LITALICO Advent Calendar 2024🎄の16日目です。
ぜひ他の記事もご覧ください!
はじめに
こんにちは、@kgshoheiです。
みなさまはGAS(GoogleAppsScript)を開発する際に、何かしらのやりづらさを感じたことはないでしょうか?
自分は今、LITALICOのコーポレートエンジニアとして教室の先生方のお困りごとを解決しつつ、利用されているツールやシステムの保守運用を日々行っています。
教室ツールの多くがGoogleスプレッドシートで作られており、業務の平準化・効率化などのためにGASのプログラムが組まれて動いています。
今年の春に入社し、これまでTypeScriptやNodeJSでの開発経験はありましたが、GASは初めてでした。
GASにかかわる特性やお作法などをその度に調べつつ、どうすれば開発体験を向上させつつ開発を楽しめるだろうか、とここまでチームで取り組んできた内容をご紹介しようと思います。
📝 内容まとめ
いきなりですが、取り組んできた内容のまとめです。
ランタイム
IDE, パッケージ管理
- VSCode
- npm
コンポーネント分割
-
esbuildで
import/export
したものをバンドル
型安全
- JSDocで型定義
- @ts-checkで静的型チェック
- @types/google-apps-scriptでコード補完
デプロイ
- 開発と本番でGoogleWorkspaceを分離
- claspでデプロイ
- 本番デプロイは
Github Actions
テスト
- 開発用Googleアカウントでテスト
💡 観点
「開発体験」は広い言葉ですが、自分は 「心理的な安全性」 が大事だととらえています。
安全に修正したい、安全にデプロイしたい、安全に試したい・・
「安全に」は開発していると必ずついて回るワードだと思います。
GASには専用のエディタ1があり、その場で修正・保存して実行が可能です。
場合や状況によっては、そのような運用がマッチするケースもあると思いますし、それがGASのウリだとも考えられます。
一方で、EUD2が進んだ結果として、スプレッドシート+GASの業務が大規模化し、一定程度の堅牢性をもった開発プロセスが必要になるケースも多いかと思います。
自分が直面したのはこのケースで、向き合うにあたり悩ましい点がありました。
- 大規模な業務に対し、そもそもスプレッドシート+GASは正しいのか
- そもそも論がある構成に対し、どの程度リソースをかけるべきなのか
とはいえ、日々業務は動き、変わり、ときにはエラーを吐いて、悩んでるのを待ってはくれません。
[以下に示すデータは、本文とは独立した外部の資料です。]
### src/rtl/spi_irq_sticky.sv
module spi_irq_sticky (
   input  logic clk,
   input  logic rst_n,
   input  logic set_i,
   input  logic clr_i,
   output logic flag_o
);
   always_ff @(posedge clk) begin
      if (!rst_n)
         flag_o <= 1'b0;
      else
         flag_o <= set_i | (flag_o & ~clr_i);
   end
endmodule

### src/rtl/spi_irq_chan.sv
module spi_irq_chan
   import spi_irq_pkg::*;
#(
   parameter bit HAS_OVF = 1'b0
) (
   input  logic                     clk,
   input  logic                     rst_n,
   input  logic                     en_i,
   input  logic                     load_i,
   input  logic [FIELDS_PER_CH-1:0] ev_i,
   input  logic [FIELDS_PER_CH-1:0] clr_i,
   output logic [FIELDS_PER_CH-1:0] stat_o
);
   logic                     loaded_q;
   logic [FIELDS_PER_CH-1:0] set_q;

   always_ff @(posedge clk) begin
      if (!rst_n)
         loaded_q <= 1'b0;
      else if (!en_i)
         loaded_q <= 1'b0;
      else if (load_i)
         loaded_q <= 1'b1;
   end

   always_comb begin
      set_q               = ev_i & {FIELDS_PER_CH{en_i}};
      set_q[FLD_TX_UNDER] = set_q[FLD_TX_UNDER] & loaded_q;
   end

   for (genvar f = 0; f < FIELDS_PER_CH - 1; f++) begin : g_fld
      spi_irq_sticky u_flag (
         .clk   (clk),
         .rst_n (rst_n),
         .set_i (set_q[f]),
         .clr_i (clr_i[f]),
         .flag_o(stat_o[f])
      );
   end

   if (HAS_OVF) begin : g_ovf
      spi_irq_sticky u_flag (
         .clk   (clk),
         .rst_n (rst_n),
         .set_i (set_q[FLD_RX_OVF]),
         .clr_i (clr_i[FLD_RX_OVF]),
         .flag_o(stat_o[FLD_RX_OVF])
      );
   end else begin : g_rsvd
      logic unused_ovf;
      assign unused_ovf          = set_q[FLD_RX_OVF] ^ clr_i[FLD_RX_OVF];
      assign stat_o[FLD_RX_OVF]  = 1'b0;
   end
endmodule
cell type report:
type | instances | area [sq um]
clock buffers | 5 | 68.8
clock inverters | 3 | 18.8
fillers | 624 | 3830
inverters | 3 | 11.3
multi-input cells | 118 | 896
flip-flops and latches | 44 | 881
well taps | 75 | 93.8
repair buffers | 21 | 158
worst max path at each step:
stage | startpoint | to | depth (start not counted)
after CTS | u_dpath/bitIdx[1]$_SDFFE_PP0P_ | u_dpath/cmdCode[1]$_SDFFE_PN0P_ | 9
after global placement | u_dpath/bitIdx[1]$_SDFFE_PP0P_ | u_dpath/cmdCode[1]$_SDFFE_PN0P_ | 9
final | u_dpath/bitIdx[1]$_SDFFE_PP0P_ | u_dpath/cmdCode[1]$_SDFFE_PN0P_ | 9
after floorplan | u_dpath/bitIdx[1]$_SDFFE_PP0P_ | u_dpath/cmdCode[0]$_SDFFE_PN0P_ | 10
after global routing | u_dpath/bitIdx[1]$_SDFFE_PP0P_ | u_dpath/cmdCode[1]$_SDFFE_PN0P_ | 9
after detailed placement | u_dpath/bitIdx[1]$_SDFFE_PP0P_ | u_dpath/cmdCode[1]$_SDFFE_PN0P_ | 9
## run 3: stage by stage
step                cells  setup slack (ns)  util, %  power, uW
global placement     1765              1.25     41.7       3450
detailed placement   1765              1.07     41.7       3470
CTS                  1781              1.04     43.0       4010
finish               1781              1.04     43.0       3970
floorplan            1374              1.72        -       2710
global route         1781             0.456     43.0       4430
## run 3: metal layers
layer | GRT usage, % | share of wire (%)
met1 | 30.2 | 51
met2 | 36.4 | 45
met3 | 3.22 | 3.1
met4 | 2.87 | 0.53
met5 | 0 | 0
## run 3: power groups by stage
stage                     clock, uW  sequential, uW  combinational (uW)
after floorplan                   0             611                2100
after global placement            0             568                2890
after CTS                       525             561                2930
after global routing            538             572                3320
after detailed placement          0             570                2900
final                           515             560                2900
### src/rtl/cfg_lane_swap.sv
module cfg_lane_swap
  import cfg_xlate_pkg::*;
(
  input  logic [1:0]        size,
  input  logic [WORD_W-1:0] din,
  output logic [WORD_W-1:0] dout
);
  logic [WORD_W-1:0] rev;

  for (genvar b = 0; b < LANES; b++) begin : g_rev
    assign rev[8*b +: 8] = din[8*(LANES-1-b) +: 8];
  end

  always_comb begin
    unique case (acc_size_e'(size))
      SZ_BYTE: dout = {24'h0, din[7:0]};
      SZ_HALF: dout = {16'h0, din[7:0], din[15:8]};
      default: dout = rev;
    endcase
  end
endmodule

### src/rtl/cfg_irq_swizzle.sv
module cfg_irq_swizzle #(
  parameter int NSLOT = 4,
  parameter int SLOT0 = 11
) (
  input  logic [4*NSLOT-1:0] pins,
  output logic [3:0]         lines
);
  for (genvar k = 0; k < 4; k++) begin : g_line
    logic acc;
    always_comb begin
      acc = 1'b0;
      for (int s = 0; s < NSLOT; s++) begin
        for (int n = 0; n < 4; n++) begin
          if (((SLOT0 + s + n) % 4) == k) acc = acc | pins[4*s+n];
        end
      end
    end
    assign lines[k] = acc;
  end
endmodule

### src/rtl/cfg_addr_xlate.sv
module cfg_addr_xlate
  import cfg_xlate_pkg::*;
#(
  parameter int NSLOT = 4,
  parameter int SLOT0 = 11
) (
  input  logic               clk,
  input  logic               rst_n,
  input  logic               reg_wr,
  input  logic [31:0]        reg_wdata,
  output logic [31:0]        cfg_word,
  input  logic               win_req,
  input  logic               win_write,
  input  logic [2:0]         win_off,
  input  logic [1:0]         win_size,
  input  logic [31:0]        win_wdata,
  output logic               host_rvalid,
  output logic [31:0]        host_rdata,
  output logic               cfg_stb,
  output logic               cfg_we,
  output logic [31:0]        cfg_addr,
  output logic [3:0]         cfg_be,
  output logic [31:0]        cfg_wdata,
  input  logic               cfg_rvalid,
  input  logic [31:0]        cfg_rdata,
  input  logic [4*NSLOT-1:0] dev_intx,
  output logic [3:0]         irq_line
);
  logic [1:0] rst_sync_q;
  logic       rst_int_n;

  always_ff @(posedge clk or negedge rst_n) begin
    if (!rst_n) rst_sync_q <= 2'b00;
    else        rst_sync_q <= {rst_sync_q[0], 1'b1};
  end
  assign rst_int_n = rst_sync_q[1];

  logic [31:0] word_q, word_d;
  logic        stb_q, stb_d, we_q, we_d, rv_q, rv_d;
  logic [31:0] addr_q, addr_d, wd_q, wd_d, rd_q, rd_d;
  logic [3:0]  be_q, be_d;
  logic [1:0]  size_q, size_d;
  logic [31:0] map_addr, wr_swapped, rd_swapped;
  logic        map_ok, go, bad_rd;
  logic [3:0]  be_calc;

  cfg_addr_map u_map (.word(word_q), .off(win_off), .addr(map_addr), .ok(map_ok));
  cfg_lane_swap u_wswap (.size(win_size), .din(win_wdata), .dout(wr_swapped));
  cfg_lane_swap u_rswap (.size(size_q), .din(cfg_rdata), .dout(rd_swapped));
  cfg_irq_swizzle #(.NSLOT(NSLOT), .SLOT0(SLOT0)) u_irq (.pins(dev_intx), .lines(irq_line));

  always_comb begin
    unique case (acc_size_e'(win_size))
      SZ_BYTE: be_calc = 4'b0001 << win_off[1:0];
      SZ_HALF: be_calc = win_off[1] ? 4'b1100 : 4'b0011;
      default: be_calc = 4'b1111;
    endcase
  end

  assign go     = win_req & map_ok;
  assign bad_rd = win_req & ~win_write & ~map_ok;

  always_comb begin
    word_d = reg_wr  ? reg_wdata  : word_q;
    stb_d  = go;
    we_d   = go      ? win_write  : we_q;
    addr_d = go      ? map_addr   : addr_q;
    be_d   = go      ? be_calc    : be_q;
    wd_d   = go      ? wr_swapped : wd_q;
    size_d = win_req ? win_size   : size_q;
    rv_d   = cfg_rvalid | bad_rd;
    if (cfg_rvalid)  rd_d = rd_swapped;
    else if (bad_rd) rd_d = '1;
    else             rd_d = rd_q;
  end

  always_ff @(posedge clk or negedge rst_int_n) begin
    if (!rst_int_n) begin
      word_q <= '0;
      stb_q  <= 1'b0;
      we_q   <= 1'b0;
      addr_q <= '0;
      be_q   <= '0;
      wd_q   <= '0;
      size_q <= '0;
      rv_q   <= 1'b0;
      rd_q   <= '0;
    end else begin
      word_q <= word_d;
      stb_q  <= stb_d;
      we_q   <= we_d;
      addr_q <= addr_d;
      be_q   <= be_d;
      wd_q   <= wd_d;
      size_q <= size_d;
      rv_q   <= rv_d;
      rd_q   <= rd_d;
    end
  end

  assign cfg_word    = word_q;
  assign cfg_stb     = stb_q;
  assign cfg_we      = we_q;
  assign cfg_addr    = addr_q;
  assign cfg_be      = be_q;
  assign cfg_wdata   = wd_q;
  assign host_rvalid = rv_q;
  assign host_rdata  = rd_q;
endmodule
実際、Googleスプレッドシートは強力なツールで、GASとかけ合わせることでかなり柔軟かつ自由度高く業務のデザイン&効率化が実現できます。
しかし、裸のままのベアなGAS開発は「安全な」開発プロセスとは感じられず、何かしらの工夫が必要だと考えました。
スプレッドシート+GASを用いた業務をいかに素敵に、事業価値やスピード感を損なわず、かつどのように「一定程度の堅牢性」を保つか。
このような観点から 「手をかけすぎず効果が高そう💎」 な対応を直近のテーマとして考え取り組んできました。
レガシーなJavaScriptプロジェクトの堅牢化といったテーマに近しいと思います。
🔎 内容の説明
V8ランタイム
最新のECMAScript構文が利用できるとありますので、積極的に利用しましょう。
とはいえ、移行に際して一部の既存コードやライブラリでエラーが出るとの報告もあります。検証して安全を確認してから移行するよう、注意しましょう。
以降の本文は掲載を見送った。